City Commissioner Matt Hirtzel told Council members Tuesday, "It doesn't make any sense to wait; we need to find out what we need."  Commissioner Don Althoff said the study could help identify equipment needs for the future, as well as helping determine whether the 911 system should have one or two dispatching points.

Commissioner Brian Milleville is hopeful the cooperative nature of the ad-hoc committee that involves city and county representatives has helped enhance city-county relationships.  Hirtzel expressed frustration, though, saying, "We (the City) wants to do what is right (as far as moving ahead with the study) and the onus is on the other two parties."

The Council amended the city liquor control ordinance to reflect the number and types of liquor licenses currently issued by the City.  Mayor Merv Gillenwater, the city's liquor commissioner, reminded that if an entity wants a license in a classification that has no licenses available, the entity can make a presentation before the Council and the commissioners can decide whether they want to add a license to the list.

Also Tuesday, Council members agreed to dispose of City items no longer needed through sale or disposal; Hanson Professional Services was contracted to work on roof replacement work on City Hall and ceiling work in the police station; purchased a pickup truck for the plumbing and electrical inspector; approved the plat for the site of a new Nuxoll Food Service building on the former Fedders parking lot along South Banker Street; and agreed to close a portion of city streets and public parking lots for the Corvette Welcomefest in September.

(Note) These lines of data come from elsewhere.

--- config.mk ---
export PLATFORM = sky130hd
export DESIGN_NAME = alu8_core
export DESIGN_NICKNAME = d
export VERILOG_FILES = /design/src/rtl/alu8_pkg.sv /design/src/rtl/alu8_bcd.sv /design/src/rtl/alu8_props.sv /design/src/rtl/alu8_exec.sv /design/src/rtl/alu8_core.sv
export SDC_FILE = /design/constraint.sdc
export NUM_CORES = 1
export LEC_CHECK = 0
export BUFFER_PORTS_ARGS = -buffer_cell sky130_fd_sc_hd__buf_2
export CAP_MARGIN = 10
export CORE_MARGIN = 2
export CORE_UTILIZATION = 65
export DETAILED_ROUTE_END_ITERATION = 7
export PLACE_DENSITY = 0.94
export REMOVE_ABC_BUFFERS = 1
export SETUP_SLACK_MARGIN = 0.1
export SLEW_MARGIN = 15
export SYNTH_ARGS = -nofsm -noshare
export SYNTH_HDL_FRONTEND = slang
export SYNTH_SLANG_ARGS = --single-unit
--- constraint.sdc ---
create_clock -name vclk -period 16
set_input_delay 3.2 -clock vclk [all_inputs]
set_output_delay 3.2 -clock vclk [all_outputs]
set_load 0.01 [all_outputs]
--- src/rtl/alu8_pkg.sv ---
`timescale 1ns/1ps
// Package: operation codes and per-code classification helpers.
// Assumes a 4-bit code space with all 16 values defined.
package alu8_pkg;

    typedef enum logic [3:0] {
        OP_AND  = 4'h0, OP_OR   = 4'h1, OP_XOR  = 4'h2, OP_XNOR = 4'h3,
        OP_ADDU = 4'h4, OP_ADDS = 4'h5, OP_ADDC = 4'h6, OP_MULS = 4'h7,
        OP_MULU = 4'h8, OP_SUBU = 4'h9, OP_ROL  = 4'hA, OP_RLC  = 4'hB,
        OP_LSR  = 4'hC, OP_ASR  = 4'hD, OP_LSL  = 4'hE, OP_BCD  = 4'hF
    } alu_op_e;

    // True for codes whose result spans both bytes.
    function automatic logic op_is_wide(input alu_op_e op);
        return (op == OP_MULS) || (op == OP_MULU) || (op == OP_BCD);
    endfunction

    // True for codes that may report a negative result.
    function automatic logic op_is_signed(input alu_op_e op);
        return (op == OP_ADDS) || (op == OP_MULS) || (op == OP_ASR) || (op == OP_LSL);
    endfunction

endpackage

--- src/rtl/alu8_bcd.sv ---
`timescale 1ns/1ps
// Packed-decimal to binary converter.
// Reads 2*W/4 nibbles, most significant first, and accumulates value*10+digit.
// Assumes W is a multiple of 4; nibbles above 9 are weighted at face value
// and reported through dig_bad.
module alu8_bcd #(
    parameter int W = 8
) (
    input  logic [2*W-1:0] bcd_in,
    output logic [2*W-1:0] bin_out,
    output logic           dig_bad
);
    localparam int NDIG = (2 * W) / 4;

    // Horner accumulation over all digits plus invalid-digit detection.
    always_comb begin
        bin_out = '0;
        dig_bad = 1'b0;
        for (int k = NDIG - 1; k >= 0; k--) begin
            bin_out = bin_out * (2*W)'(10) + (2*W)'(bcd_in[4*k +: 4]);
            if (bcd_in[4*k +: 4] > 4'd9) dig_bad = 1'b1;
        end
    end
endmodule

--- src/rtl/alu8_props.sv ---
`timescale 1ns/1ps
// Result-property detector: bit palindrome and primality of one W-bit value.
// Trial division by every constant divisor below 2**ceil(W/2) suffices,
// since any composite value below 2**W has a factor under its square root.
module alu8_props #(
    parameter int W = 8
) (
    input  logic [W-1:0] val,
    output logic         is_pal,
    output logic         is_prime
);
    localparam int DLIM = 2 ** ((W + 1) / 2);

    logic [W-1:0] rev;

    // Bit reversal built structurally.
    for (genvar i = 0; i < W; i++) begin : g_rev
        assign rev[i] = val[W-1-i];
    end

    assign is_pal = (rev == val);

    // Prime test: at least 2 and no divisor strictly between 1 and the value.
    always_comb begin
        is_prime = (val >= W'(2));
        for (int d = 2; d < DLIM; d++) begin
            if ((W'(d) < val) && ((val % W'(d)) == '0)) is_prime = 1'b0;
        end
    end
endmodule

--- src/rtl/alu8_exec.sv ---
`timescale 1ns/1ps
// Operation datapath: selects the result bytes and the carry, overflow and
// sign flags for the current code. Flags a code leaves undefined stay 0,
// and the high byte stays 0 for single-byte codes. The decimal conversion
// arrives precomputed from the converter.
module alu8_exec
    import alu8_pkg::*;
#(
    parameter int W = 8
) (
    input  logic [W-1:0]   a,
    input  logic [W-1:0]   b,
    input  logic           cin,
    input  alu_op_e        op,
    input  logic [2*W-1:0] bcd_val,
    input  logic           bcd_bad,
    output logic [W-1:0]   x,
    output logic [W-1:0]   y,
    output logic           cout,
    output logic           ovf,
    output logic           neg
);
    logic signed [2*W-1:0] smul;
    logic        [2*W-1:0] umul;

    // Full-width products, sign-extended or zero-extended beforehand.
    assign smul = $signed({{W{a[W-1]}}, a}) * $signed({{W{b[W-1]}}, b});
    assign umul = {{W{1'b0}}, a} * {{W{1'b0}}, b};

    // Per-code result and flag selection.
    always_comb begin
        x    = '0;
        y    = '0;
        cout = 1'b0;
        ovf  = 1'b0;
        neg  = 1'b0;
        case (op)
            OP_AND:  x = a & b;
            OP_OR:   x = a | b;
            OP_XOR:  x = a ^ b;
            OP_XNOR: x = ~(a ^ b);
            OP_ADDU: {cout, x} = {1'b0, a} + {1'b0, b};
            OP_ADDS: begin
                x   = a + b;
                ovf = (a[W-1] == b[W-1]) && (x[W-1] != a[W-1]);
                neg = x[W-1];
            end
            OP_ADDC: {cout, x} = {1'b0, a} + {1'b0, b} + {{W{1'b0}}, cin};
            OP_MULS: begin
                {y, x} = smul;
                neg    = y[W-1];
            end
            OP_MULU: {y, x} = umul;
            OP_SUBU: begin
                x    = a - b;
                cout = (a < b);
            end
            OP_ROL:  x = {a[W-2:0], a[W-1]};
            OP_RLC: begin
                x    = {a[W-2:0], cin};
                cout = a[W-1];
            end
            OP_LSR: begin
                x    = {1'b0, a[W-1:1]};
                cout = a[0];
            end
            OP_ASR: begin
                x    = {a[W-1], a[W-1:1]};
                cout = a[0];
                neg  = x[W-1];
            end
            OP_LSL: begin
                x    = {a[W-2:0], 1'b0};
                cout = a[W-1];
                ovf  = a[W-1] ^ a[W-2];
                neg  = x[W-1];
            end
            OP_BCD: begin
                {y, x} = bcd_val;
                cout   = bcd_bad;
            end
        endcase
    end

    // Single-byte codes keep the high byte clear.
    always_comb begin
        if (!op_is_wide(op)) p_hi_clear_r9: assert (y == '0)
            else $error("high byte set for single-byte code");
    end

    // Unsigned codes never report a negative result.
    always_comb begin
        if (!op_is_signed(op)) p_unsigned_pos_r9: assert (!neg)
            else $error("sign set for unsigned code");
    end

    // Overflow appears only on signed addition and left shift.
    always_comb begin
        if (ovf) p_ovf_source_r3: assert ((op == OP_ADDS) || (op == OP_LSL))
            else $error("overflow raised by wrong code");
    end
endmodule

--- src/rtl/alu8_core.sv ---
`timescale 1ns/1ps
// Top of the combinational ALU: wires the decimal converter, the operation
// datapath and the property detector, and forms the zero and summary flags.
// Assumes no clock; every output follows the present inputs.
module alu8_core
    import alu8_pkg::*;
(
    input  logic [7:0] opnd_a,
    input  logic [7:0] opnd_b,
    input  logic       carry_in,
    input  logic [3:0] opcode,
    output logic [7:0] res_lo,
    output logic [7:0] res_hi,
    output logic       flag_zero,
    output logic       flag_carry,
    output logic       flag_ovf,
    output logic       flag_any,
    output logic       flag_pal,
    output logic       flag_prime,
    output logic       flag_neg
);
    localparam int W = 8;

    logic [2*W-1:0] bcd_val;
    logic           bcd_bad;
    alu_op_e        op;

    assign op = alu_op_e'(opcode);

    alu8_bcd #(.W(W)) u_bcd (
        .bcd_in  ({opnd_b, opnd_a}),
        .bin_out (bcd_val),
        .dig_bad (bcd_bad)
    );

    alu8_exec #(.W(W)) u_exec (
        .a       (opnd_a),
        .b       (opnd_b),
        .cin     (carry_in),
        .op      (op),
        .bcd_val (bcd_val),
        .bcd_bad (bcd_bad),
        .x       (res_lo),
        .y       (res_hi),
        .cout    (flag_carry),
        .ovf     (flag_ovf),
        .neg     (flag_neg)
    );

    alu8_props #(.W(W)) u_props (
        .val      (res_lo),
        .is_pal   (flag_pal),
        .is_prime (flag_prime)
    );

    assign flag_zero = ({res_hi, res_lo} == '0);
    assign flag_any  = flag_zero | flag_carry | flag_ovf;

    // A palindrome must have matching end bits.
    always_comb begin
        if (flag_pal) p_pal_ends_r11: assert (res_lo[0] == res_lo[W-1])
            else $error("palindrome flag with unequal end bits");
    end

    // A prime byte is odd or exactly two.
    always_comb begin
        if (flag_prime) p_prime_odd_r12: assert (res_lo[0] || (res_lo == 8'd2))
            else $error("prime flag on even value");
    end

    // A zero result is neither prime nor negative.
    always_comb begin
        if (flag_zero) p_zero_plain_r10: assert (!flag_prime && !flag_neg)
            else $error("zero result with prime or sign flag");
    end
endmodule

# Word level (Yosys, flattened, before mapping)
# Index checks and enable logic that the tools add are counted.
[totals]
ff_bits = 0
[op_classes]
addsub = 7
n_mul = 5
div_mod_pow = 11
magnitude_cmp = 20
n_eq_ne = 18
mux = 23
n_bitwise = 7
n_reduce_logical = 33
[ops]
columns = ["operator", "count"]
rows = [
  ["$pmux W8 S16", 1],
  ["$logic_not A8 Y1", 14],
  ["$lt A4 B8 Y1 const A", 8],
  ["$mod A8 B4 Y8 const B", 7],
  ["$add A16 B4 Y16", 3],
  ["$eq A4 B4 Y1 const B", 8],
  ["$lt A3 B8 Y1 const A", 4],
  ["$mul A16 B3 Y15 const B", 2],
  ["$mul A8 B8 Y16", 2],
  ["$mod A8 B3 Y8 const B", 3],
  ["$pmux W8 S3", 1],
  ["$mux W1", 18],
  ["$eq A4 B3 Y1 const B", 4],
  ["$gt A4 B4 Y1 const B", 4],
  ["$logic_not A16 Y1", 1],
  ["$lt A2 B8 Y1 const A", 2],
  ["$logic_and A1 B1 Y1", 15],
  ["$add A8 B8 Y9", 1],
  ["$add A9 B1 Y9", 1],
  ["$add A8 B8 Y8", 1],
  ["$and A8 B8 Y8", 1],
  ["$eq A4 B2 Y1 const B", 2],
  ["$eq A8 B8 Y1", 1],
  ["$ge A8 B2 Y1 const B", 1],
  ["17 further kinds", 19],
]

# Depth between registers and ports, before layout
# Gate-level depths: netlist (run 1).
[logic_depth]
word_depth = 23
ltp_mapped = 45
depth_no_buf = 38

# Cells and area by module
# A second synthesis (run 1) with hierarchy kept.
[hier_totals]
hier_cells = 1787
area_unflattened_um2 = 13267.7
[by_module_without_submodules]
columns = ["module", "n_inst", "cells_each", "area_each_um2", "seq_area_each_um2"]
rows = [
  ["alu8_exec", 1, 802, 6195.9, 0.0],
  ["alu8_props", 1, 728, 4963.5, 0.0],
  ["alu8_bcd", 1, 250, 2052.0, 0.0],
  ["alu8_core", 1, 7, 56.3, 0.0],
]

# Least setup slack after synthesis (run 1)
# Ideal clock, no wire load.
[synth_timing]
kind = "in2out"
start = "input opnd_a[3]"
end = "output flag_prime"
arrival_time_ns = 11.470
required_ns = 12.800
path_slack_ns = 1.330
stages = 40
cell_sequence = "clkbuf_1 -> inv_1 -> nor2_1 -> ha_1 -> inv_1 -> fa_1 -> inv_1 -> ha_1 -> inv_1 -> fa_1 -> inv_1 -> ha_1 -> o211ai_1 -> a32oi_1 -> a211o_1 -> o32a_2 -> buf_2 -> buf_2 -> (+4 left out) -> or2_2 -> clkbuf_1 -> clkbuf_1 -> a311oi_1 -> a311oi_1 -> o311ai_0 -> o21ai_0 -> ha_1 -> nor4b_2 -> nor3b_1 -> xnor2_1 -> ha_1 -> nor2_1 -> and3_1 -> mux2_2 -> o2111ai_1 -> o311ai_1 -> nor4_2"
[synth_via]
elab_chain_len = 19
elab_cells_between_ends = 78
[synth_lines]
columns = ["element", "line_no", "text"]
rows = [
  ["start, declared", "alu8_core.sv:8", "input logic [7:0] opnd_a,"],
  ["branches (longest 2 deep; another with $mul A8 B8 Y16)", "--", ""],
  ["$pmux W8 S16 *", "alu8_exec.sv:37", "case (op)"],
  ["net res_lo[4]", "alu8_core.sv:12", "output logic [7:0] res_lo,"],
  ["$mod A8 B2 Y8 / $lt A2 B8 Y1 (equally long branches)", "alu8_props.sv:27", "if ((W'(d) < val) && ((val % W'(d)) == '0)) is_prime = 1'b0;"],
  ["$logic_not A8 Y1 / $logic_and A1 B1 Y1 (equally long branches)", "alu8_props.sv:27", ""],
  ["$logic_and A1 B1 Y1 / $mux W1 (equally long branches)", "alu8_props.sv:27", ""],
  ["$mux W1 (12 in a row)", "alu8_props.sv:27", ""],
  ["$mux W1 *", "alu8_props.sv:27", ""],
  ["end, declared", "alu8_core.sv:19", "output logic flag_prime,"],
]
# Mark *: on every way through the listed nets, which the timed path passes.

# Worst setup path in the final report (run 1)
[layout_timing]
start = "input opnd_a[0]"
end = "output flag_prime"
[layout_via]
elab_chain_len = 19
elab_cells_between_ends = 80
[layout_lines]
columns = ["element", "line_no"]
rows = [
  ["branches (longest 2 deep; another with $mul A8 B8 Y16)", "--"],
  ["$pmux W8 S16 *", "alu8_exec.sv:37"],
  ["$mod A8 B2 Y8, or another cell as far along", "alu8_props.sv:27"],
  ["$logic_not A8 Y1 / $logic_and A1 B1 Y1 (equally long branches)", "alu8_props.sv:27"],
  ["$logic_and A1 B1 Y1 / $mux W1 (equally long branches)", "alu8_props.sv:27"],
  ["$mux W1 (12 in a row)", "alu8_props.sv:27"],
  ["$mux W1 *", "alu8_props.sv:27"],
]
# Every way passes the cells marked *.

==> metrics.md, run 1 <==
| Metric | Value |
|---|---|
| Status | finished with violations |
| Failing checks | design-rule violations |
| Critical Path Start | opnd_a[0] |
| Placer congestion estimate | 1.01 |
| Largest net degree at the start of global routing | 53 |
| Unrepaired setup endpoints after global routing | false |
| Antenna violations before repair | 0 |
| Post-Syn Area per Cell | 7.34 µm² |
| CP max stage cell | a2111oi_1 |
| Minimum clock period | 15.43 ns |
| Clock buffer count | 0 |
| Max-cap violations | 0 |
| Final Cycle Share | 0.965 |
| Internal power | 945 µW |
| Net Sw Frac | 0.606 |
| Die area | 21100 µm² |
| Critical path arrival | 12.23 ns |
| Static Leak | 0.00591 µW |
| Synth area leader | ha_1 |
| Via count | 14536 |
| # hold bufs at CTS | 0 |
| Nets@finish | 2017 |
| Initial core utilization | 0.663 |
| Critical Path RT | 12.80 ns |
| Fillers | 1608 |
| HPWL Detailed | 33100 µm |
| WL/cell | 21.5 µm |
| Vias per inst | 7.25 |
| DRC | 14 |
| Sequential power share | 0 |
| Synth top area share | 0.156 |
| F_max | 64.8 MHz |
| Core Box Area | 19500 µm² |
| Share of cells above drive strength 1 | 0.0845 |
| Die Y | 145 µm |
| Layout area overhead | 2.46% |
| Syn Inst Count | 1764 |
| Die X | 145 µm |
| Crit path top cell by count | ha_1 |
| DR pass1 iterations | 8 |
| FF/Latch Area | 0 µm² |
| Startpoint Class | primary input |
| PwrDens | 181 nW/µm² |
| Final setup violation count | 0 |
| DRT antenna net count | 0 |
| First-pass GRT wire length | 70400 µm |
| Clock Power Share | 0 |
| Endpoint type of the worst setup path | output pin |
| CP Capture Point | flag_prime |
| Slew margin rel. | 0.325 |
| Grt total ovfl | 0 |
| Post-route cell area | 13300 µm² |
| Top cells by count, synth | ha_1 (162), inv_1 (155), nor2_1 (152) |
| Initial drt markers | 2249 |
| Yosys warnings | 0 |
| Cell Rows | 51 |
| Fin Hold WS | 7.16 ns |
| Routed WL | 43100 µm |
| Synth top area cells | ha_1 (16%), fa_1 (14%), inv_1 (4.5%) |
| Fin util | 0.680 |
| Power share of the combinational group | 1.000 |
| Mapped Area | 13000 µm² |
| Worst vdd ir | 0.165 mV |
| Register area share after synthesis | 0 |
| Worst hold-check path type | primary input to output pin |
| Critical path fanouts, max | 19 |
| Worst Max-Slew Pin Slew | 1.01 ns |
| Total GRT Usage | 0.395 |
| Diodes inserted | 0 |
| I/O pins | 44 |
| Slew Viols, Final | 0 |
| Crit path largest cell delay | 0.64 ns |
| Setup TNS | 0 ns |
| Net Switching | 1450 µW |
| Placement-stage cell area | 13200 µm² |
| Type of the worst setup path | primary input to output pin |
| Top-count cell post-synth | ha_1 |
| Seq_cells | 0 |
| Overall power | 2400 µW |
| Post-synth cell types | 106 |
| IO Port Bufs | 44 |
| Vias in the first global route | 14059 |
| Fin. Hold Viols | 0 |
worst min path at each step:
stage               startpoint       end  slack, ns  depth (start not counted)
floorplan            opcode[0]  flag_neg       6.55                          1
global placement     opnd_a[7]  flag_ovf       7.12                          4
detailed placement   opnd_a[7]  flag_ovf       7.13                          4
CTS                  opnd_a[7]  flag_ovf       7.13                          4
global route         opnd_a[7]  flag_ovf       7.17                          4
finish               opnd_a[7]  flag_ovf       7.16                          4
layout by cell type (no fill, tap or decap), drive strengths merged, types with 10 or more instances in the layout:
cell type,synthesis,final
xor2,30,30
buf,73,86
o311ai,13,13
o22ai,13,13
o21bai,15,15
nand3b,10,10
a31oi,18,18
mux2i,19,19
fa,93,93
o21ai,120,120
o211ai,18,18
o32ai,17,17
nand2b,21,21
nor3,42,42
nand2,137,137
a21oi,115,115
nor2,155,155
nor4,19,19
nand4,16,16
nor2b,12,12
o32a,10,10
a22oi,15,15
a21o,24,24
ha,162,162
xnor2,60,60
a211oi,31,31
nand3,64,64
o21a,18,18
a311oi,10,10
o221ai,12,12
inv,160,160
o31ai,10,10
a221oi,11,11
or3,10,10
and3,18,18
worst max-delay path: cells and delay by family:
family,cells,cell delay (ns)
simple gates,10,1.81
compound gates,10,2.90
fa+ha+maj,8,2.64
xor+xnor,1,0.20
buf+inv,9,1.45
metal layers:
layer	wire length, µm	GRT usage
met3	6020	0.0959
met1	16600	0.531
met5	0	0
met2	18600	0.618
met4	1920	0.140
cells by family after synthesis:
logic type / after synthesis / share of synthesized area
buffers and inverters: 274 / 0.0944
AOI/OAI and AO/OA: 559 / 0.305
muxes: 24 / 0.0190
other: 1 / 0.000289
xor gates and xnor gates: 90 / 0.0614
adders and majority gates: 259 / 0.303
and+or+nand+nor: 557 / 0.217
metrics by stage:
stage | setup slack, ns | std cells
finish | 0.565 | 2004
global route | 0.101 | 2004
CTS | 0.473 | 1998
detailed placement | 0.492 | 1998
global placement | 0.816 | 1998
floorplan | 1.12 | 1653
area by class of cell:
type                            count  area [µm²]  share of cell area
Inverter                          163         612              0.0461
Multi-Input combinational cell   1490       11800               0.888
Tap cell                          265         332              0.0250
Timing Repair Buffer               86         548              0.0413
power groups by stage:
| stage | Sequential (µW) | Clock, µW | Combinational (µW) |
|---|---|---|---|
| after floorplan | 0 | 0 | 1730 |
| after global placement | 0 | 0 | 2180 |
| after detailed placement | 0 | 0 | 2280 |
| after CTS | 0 | 0 | 2300 |
| after global routing | 0 | 0 | 2600 |
| final | 0 | 0 | 2400 |
repair_timing:
item,in CTS,in global routing
endpoints found under the hold margin,0,0
setup buffers,0,6
setup endpoints to repair,0,1
resized for setup,0,4
(Power assumes the default switching activity.)
==> inputs of run 2 (changes only) <==
Settings changed: CELL_PAD_IN_SITES_DETAIL_PLACEMENT from default to 1, CELL_PAD_IN_SITES_GLOBAL_PLACEMENT from default to 2, CORE_UTILIZATION 65 to 39, PLACE_DENSITY 0.94 to 0.95, REMOVE_ABC_BUFFERS 1 to default.
==> run 2 against run 1 <==
Compared with the run above:
- the flow now finishes without violations
- worst setup slack improved by 0.035 ns
- sequential cell count unchanged
- die area increased by 65%
- total power increased by 2.3%
- wire length increased by 16%
- critical endpoint unchanged
==> metrics.md, run 2 (synthesis results as in run 1) <==
| Metric | Value |
|---|---|
| CP Buf/Inv Count | 9 |
| Slew margin rel. | 0.261 |
| Vias per inst | 6.54 |
| Seq_cells | 0 |
| Grt total ovfl | 0 |
| Nets@finish | 2025 |
| Max-cap violations | 0 |
| Antenna violations before repair | 0 |
| Worst vdd ir | 0.152 mV |
| Crit path max-delay family | adder cells |
| Core Box Area | 32600 µm² |
| Post-route worst setup slack | 0.601 ns |
| Minimum clock period | 15.40 ns |
| Final setup violation count | 0 |
| FF/Latch Area | 0 µm² |
| CP max stage cell | fa_1 |
| I/O pins | 44 |
| Endpoint type of the worst setup path | output pin |
| PwrDens | 180 nW/µm² |
| IO Port Bufs | 44 |
| Critical path arrival | 12.20 ns |
| Unrepaired setup endpoints after global routing | false |
| DR pass1 iterations | 6 |
| Die area | 34700 µm² |
| Commonest non-fill, non-tap cell in the layout | ha_1 |
| Worst hold-check path type | primary input to output pin |
| Area of the multi-input gates | 11800 µm² |
| Final Cycle Share | 0.962 |
| Worst Max-Slew Pin Slew | 1.11 ns |
| Routed WL | 49900 µm |
| Largest net degree at the start of global routing | 52 |
| Type of the worst setup path | primary input to output pin |
| Crit path largest cell delay | 0.61 ns |
| Crit path top cell by count | inv_1 |
| Initial core utilization | 0.397 |
| HPWL Detailed | 38800 µm |
| Layout area overhead | 4.94% |
| Syn Nets | 2040 |
| # hold bufs at CTS | 0 |
| Diodes inserted | 0 |
| Setup WS pre-CTS | 0.256 ns |
| WL/cell | 22.8 µm |
| First-pass GRT wire length | 79000 µm |
| Vias in the first global route | 14427 |
| Die X | 186 µm |
| Critical path fanouts, max | 40 |
| Die Y | 186 µm |
| Status | completed |
| Static Leak | 0.00595 µW |
| Placer congestion estimate | 0.962 |
| Critical Path RT | 12.80 ns |
| Share of cells above drive strength 1 | 0.0916 |
| Via count | 14322 |
| Slew Viols, Final | 0 |
| DRT antenna net count | 0 |
| Setup TNS | 0 ns |
| DRC | 0 |
| Most frequent cells in the layout | ha_1 (162), inv_1 (154), nor2_1 (150), nand2_1 (137), a21oi_1 (115) |
| Initial drt markers | 1550 |
| F_max | 64.9 MHz |
| Clock buffer count | 0 |
| Fin. Hold Viols | 0 |
| Startpoint Class | primary input |
| Total GRT Usage | 0.285 |
| Fillers | 4115 |
| Overall power | 2450 µW |
| Cell Rows | 66 |
## run 2: power breakdown
group	internal, µW	switching [µW]
sequential	0	0
combinational	955	1500
clock	0	0
## run 2: tightest hold or removal path, cell delays in order
cell	delay [ns]
buf_2	0.31
a31o_2	0.34
buf_2	0.15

The Council also accepted improvements in striping around town; allocated Motor Fuel Tax dollars for work on the multi-use and bike path along US 40 from the EHS athletic complex to Outer Belt West with Hirtzel abstaining since he works for IDOT, which has a role in the project and Milleville voting No; agreed to close 4th Street between Washington and Jefferson Avenues the day of a Tea Party rally in downtown Effingham on October 13; approved a change order in a street surface project for about $20,000 to allow sections of Shiloh Street and Shenandoah Street to be resurfaced; and agreed informally to switch to a flat $100 fee for those who bring entertainment attractions to town rather than a percentage based on the number of tickets sold in hopes that the amount due will be more easily collected.  The entertainment tax has only affected three or four events in town each year.

Council members informally agreed to add a tornado siren by the city treated water standpipe on East Rickelman to serve that portion of town; agreed to work on adding street lighting along the portion of Outer Belt West from Avenue of Mid-America to Keller Drive; and agreed to approve a downtown rehabilitation project on Wiedman Cleaners.

The Council was also updated by City Administrator Jim Arndt on the city's fiscal status after the first quarter of 2012-2013.  At this point, Arndt said income as opposed to outgo is favorable, although he is disappointed that water revenues are not a bigger share of the total revenue he had projected in this year's budget.  Arndt also reported he is seeking refinancing options on a raw water line project and on the early retirement incentive option that was offered retired city workers.  He believes both projects could be refunded at a considerable savings in interest costs.

By the way, the complete first quarter financial snapshot presented by Arndt Tuesday night will be available on the City website as of Wednesday.